The hamlets of Fenton Barns, East Fenton and West Fenton make up a rural community in East Lothian, Scotland, approximately 20 mi east of Edinburgh and close to the settlements of North Berwick, Drem, Dirleton and Gullane.

In addition to various long-established farms, a poultry processing factory, commercial mushroom-growing complex and traditional housing, Fenton Barns has more recently grown into a retail, leisure and industrial zone. Golf and archery are now on offer and the Fenton Barns farm shop presents local gourmet produce. Many local artisans have taken up studio space in the units at the former Drem Airfield.

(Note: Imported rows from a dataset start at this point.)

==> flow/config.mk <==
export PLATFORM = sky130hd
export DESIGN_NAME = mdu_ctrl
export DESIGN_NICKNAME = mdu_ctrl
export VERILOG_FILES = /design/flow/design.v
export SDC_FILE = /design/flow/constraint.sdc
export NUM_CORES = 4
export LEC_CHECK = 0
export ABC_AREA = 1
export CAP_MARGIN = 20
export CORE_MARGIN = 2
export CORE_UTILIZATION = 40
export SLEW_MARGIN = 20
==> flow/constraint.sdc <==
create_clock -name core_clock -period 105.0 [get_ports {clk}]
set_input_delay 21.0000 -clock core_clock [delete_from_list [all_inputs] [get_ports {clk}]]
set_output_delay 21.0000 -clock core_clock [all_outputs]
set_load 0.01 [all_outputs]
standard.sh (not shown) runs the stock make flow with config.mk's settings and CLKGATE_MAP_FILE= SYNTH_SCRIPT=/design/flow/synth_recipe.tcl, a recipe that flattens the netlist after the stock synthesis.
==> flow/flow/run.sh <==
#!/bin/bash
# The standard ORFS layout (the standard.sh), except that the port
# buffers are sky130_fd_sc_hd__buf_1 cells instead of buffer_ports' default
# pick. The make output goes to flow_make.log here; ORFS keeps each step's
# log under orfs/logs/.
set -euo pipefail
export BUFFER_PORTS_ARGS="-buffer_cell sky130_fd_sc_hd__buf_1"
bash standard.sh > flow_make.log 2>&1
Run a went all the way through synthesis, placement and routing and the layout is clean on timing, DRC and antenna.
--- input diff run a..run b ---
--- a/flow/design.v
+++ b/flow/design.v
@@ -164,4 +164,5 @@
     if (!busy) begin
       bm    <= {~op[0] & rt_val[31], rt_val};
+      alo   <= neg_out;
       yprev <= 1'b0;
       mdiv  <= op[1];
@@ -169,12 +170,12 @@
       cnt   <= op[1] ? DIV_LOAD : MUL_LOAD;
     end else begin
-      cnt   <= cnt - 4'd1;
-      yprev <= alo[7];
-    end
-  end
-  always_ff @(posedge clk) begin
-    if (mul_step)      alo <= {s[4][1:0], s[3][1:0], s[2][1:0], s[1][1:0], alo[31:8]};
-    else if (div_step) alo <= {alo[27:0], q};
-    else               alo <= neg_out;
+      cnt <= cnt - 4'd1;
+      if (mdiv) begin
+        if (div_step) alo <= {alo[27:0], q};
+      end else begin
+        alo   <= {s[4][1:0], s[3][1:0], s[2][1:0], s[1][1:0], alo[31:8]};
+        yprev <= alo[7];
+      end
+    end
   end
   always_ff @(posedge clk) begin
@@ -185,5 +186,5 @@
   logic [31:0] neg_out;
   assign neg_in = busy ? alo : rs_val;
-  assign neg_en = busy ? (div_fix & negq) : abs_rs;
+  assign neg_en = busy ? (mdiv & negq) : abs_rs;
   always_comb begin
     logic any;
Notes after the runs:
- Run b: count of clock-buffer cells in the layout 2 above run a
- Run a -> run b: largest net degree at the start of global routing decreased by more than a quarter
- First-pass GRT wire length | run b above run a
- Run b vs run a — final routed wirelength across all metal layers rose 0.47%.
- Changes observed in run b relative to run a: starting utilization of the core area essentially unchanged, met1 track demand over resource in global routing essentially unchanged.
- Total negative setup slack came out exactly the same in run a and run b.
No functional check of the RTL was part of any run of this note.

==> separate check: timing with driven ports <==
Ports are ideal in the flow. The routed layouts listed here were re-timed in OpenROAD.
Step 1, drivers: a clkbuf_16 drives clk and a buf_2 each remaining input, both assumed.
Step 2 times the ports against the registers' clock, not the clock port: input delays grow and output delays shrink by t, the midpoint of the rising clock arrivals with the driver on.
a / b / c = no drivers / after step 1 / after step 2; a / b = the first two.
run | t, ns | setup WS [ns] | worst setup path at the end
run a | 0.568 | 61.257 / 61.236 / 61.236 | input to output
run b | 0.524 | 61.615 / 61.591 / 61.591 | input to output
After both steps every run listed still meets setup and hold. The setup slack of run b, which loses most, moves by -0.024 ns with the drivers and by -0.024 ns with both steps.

East Fenton and West Fenton comprise farms and small hamlets of cottages. The main barn of the farm at East Fenton was destroyed in an arson attack in 2003.

== West Fenton ==
The hamlet of West Fenton lies approximately one mile south of Gullane. The small community is made up of a large farmhouse, adjoining converted steading, a number of semi-detached cottages (originally for farm workers), a modern farm buildings complex, and an expansive livery yard. The redevelopment retained the farm's tall chimney stack which vented the boiler fire for the steam-engine. This provided power for a grain thresher and other machinery.
Also in the vicinity is a paintball course and dog agility training area.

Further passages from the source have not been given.